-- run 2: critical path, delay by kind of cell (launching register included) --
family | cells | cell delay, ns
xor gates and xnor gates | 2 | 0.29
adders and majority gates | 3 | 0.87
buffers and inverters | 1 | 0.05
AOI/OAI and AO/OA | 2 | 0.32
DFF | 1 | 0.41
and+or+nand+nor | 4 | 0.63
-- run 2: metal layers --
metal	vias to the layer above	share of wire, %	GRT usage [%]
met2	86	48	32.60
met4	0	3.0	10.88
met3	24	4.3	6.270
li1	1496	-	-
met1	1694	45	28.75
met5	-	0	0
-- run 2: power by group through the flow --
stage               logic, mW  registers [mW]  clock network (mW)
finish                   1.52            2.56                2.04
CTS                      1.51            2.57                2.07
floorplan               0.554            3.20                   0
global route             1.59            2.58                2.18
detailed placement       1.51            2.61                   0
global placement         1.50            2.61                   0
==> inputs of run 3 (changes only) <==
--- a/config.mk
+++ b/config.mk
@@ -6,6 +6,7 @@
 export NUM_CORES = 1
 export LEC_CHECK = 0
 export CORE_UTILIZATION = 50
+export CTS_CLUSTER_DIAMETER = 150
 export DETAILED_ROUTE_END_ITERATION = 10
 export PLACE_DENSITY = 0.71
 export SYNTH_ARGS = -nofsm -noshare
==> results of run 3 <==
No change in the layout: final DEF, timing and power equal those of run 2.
--- config.mk ---
export PLATFORM = sky130hd
export DESIGN_NAME = muldiv_sched_flat
export DESIGN_NICKNAME = d
export VERILOG_FILES = /design/src/rtl/muldiv_sched_pkg.sv /design/src/rtl/muldiv_sched_if.sv /design/src/rtl/muldiv_sched_div_core.sv /design/src/rtl/muldiv_sched.sv /design/src/flat_wrapper.sv
export SDC_FILE = /design/constraint.sdc
export NUM_CORES = 2
export LEC_CHECK = 0
export CORE_MARGIN = 3
export CORE_UTILIZATION = 40
export DETAILED_ROUTE_END_ITERATION = 12
export GPL_TIMING_DRIVEN = 0
export PLACE_DENSITY_LB_ADDON = 0.2
export SKIP_LAST_GASP = 1
export SLEW_MARGIN = 15
export SYNTH_ARGS = -nofsm -noshare
export SYNTH_HDL_FRONTEND = slang
export SYNTH_HIERARCHICAL = 1
export SYNTH_SLANG_ARGS = --single-unit
--- constraint.sdc ---
create_clock -name clk -period 19.93 [get_ports clk]
set_clock_uncertainty 0.05 [all_clocks]
set_input_delay 2.9895 -clock clk [delete_from_list [all_inputs] [get_ports clk]]
set_output_delay 2.9895 -clock clk [all_outputs]
set_load 0.005 [all_outputs]
--- config.mk ---
export PLATFORM = sky130hd
export DESIGN_NAME = fft8_ctrl
export DESIGN_NICKNAME = d
export VERILOG_FILES = /design/src/rtl/fft8_ctrl.sv
export SDC_FILE = /design/constraint.sdc
export NUM_CORES = 1
export LEC_CHECK = 0
export ABC_AREA = 1
export BUFFER_PORTS_ARGS = -buffer_cell sky130_fd_sc_hd__buf_4
export CORE_MARGIN = 2
export CORE_UTILIZATION = 50
export CTS_CLUSTER_DIAMETER = 60
export DETAILED_ROUTE_END_ITERATION = 12
export GPL_ROUTABILITY_DRIVEN = 0
export MAX_ROUTING_LAYER = met4
export PLACE_DENSITY = 0.82
export SETUP_SLACK_MARGIN = 0.15
export SLEW_MARGIN = 15
export SYNTH_ARGS = -nofsm -noshare
export SYNTH_HDL_FRONTEND = slang
export SYNTH_SLANG_ARGS = --single-unit
--- constraint.sdc ---
create_clock -name clk -period 1.4 [get_ports clk]
set_input_delay 0 -clock clk [delete_from_list [all_inputs] [get_ports clk]]
set_output_delay 0 -clock clk [all_outputs]
set_load 0.005 [all_outputs]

- [Problem requirements]: Collect every line above that contains the word "gates".

- [Written solution]:
xor gates and xnor gates | 2 | 0.29
adders and majority gates | 3 | 0.87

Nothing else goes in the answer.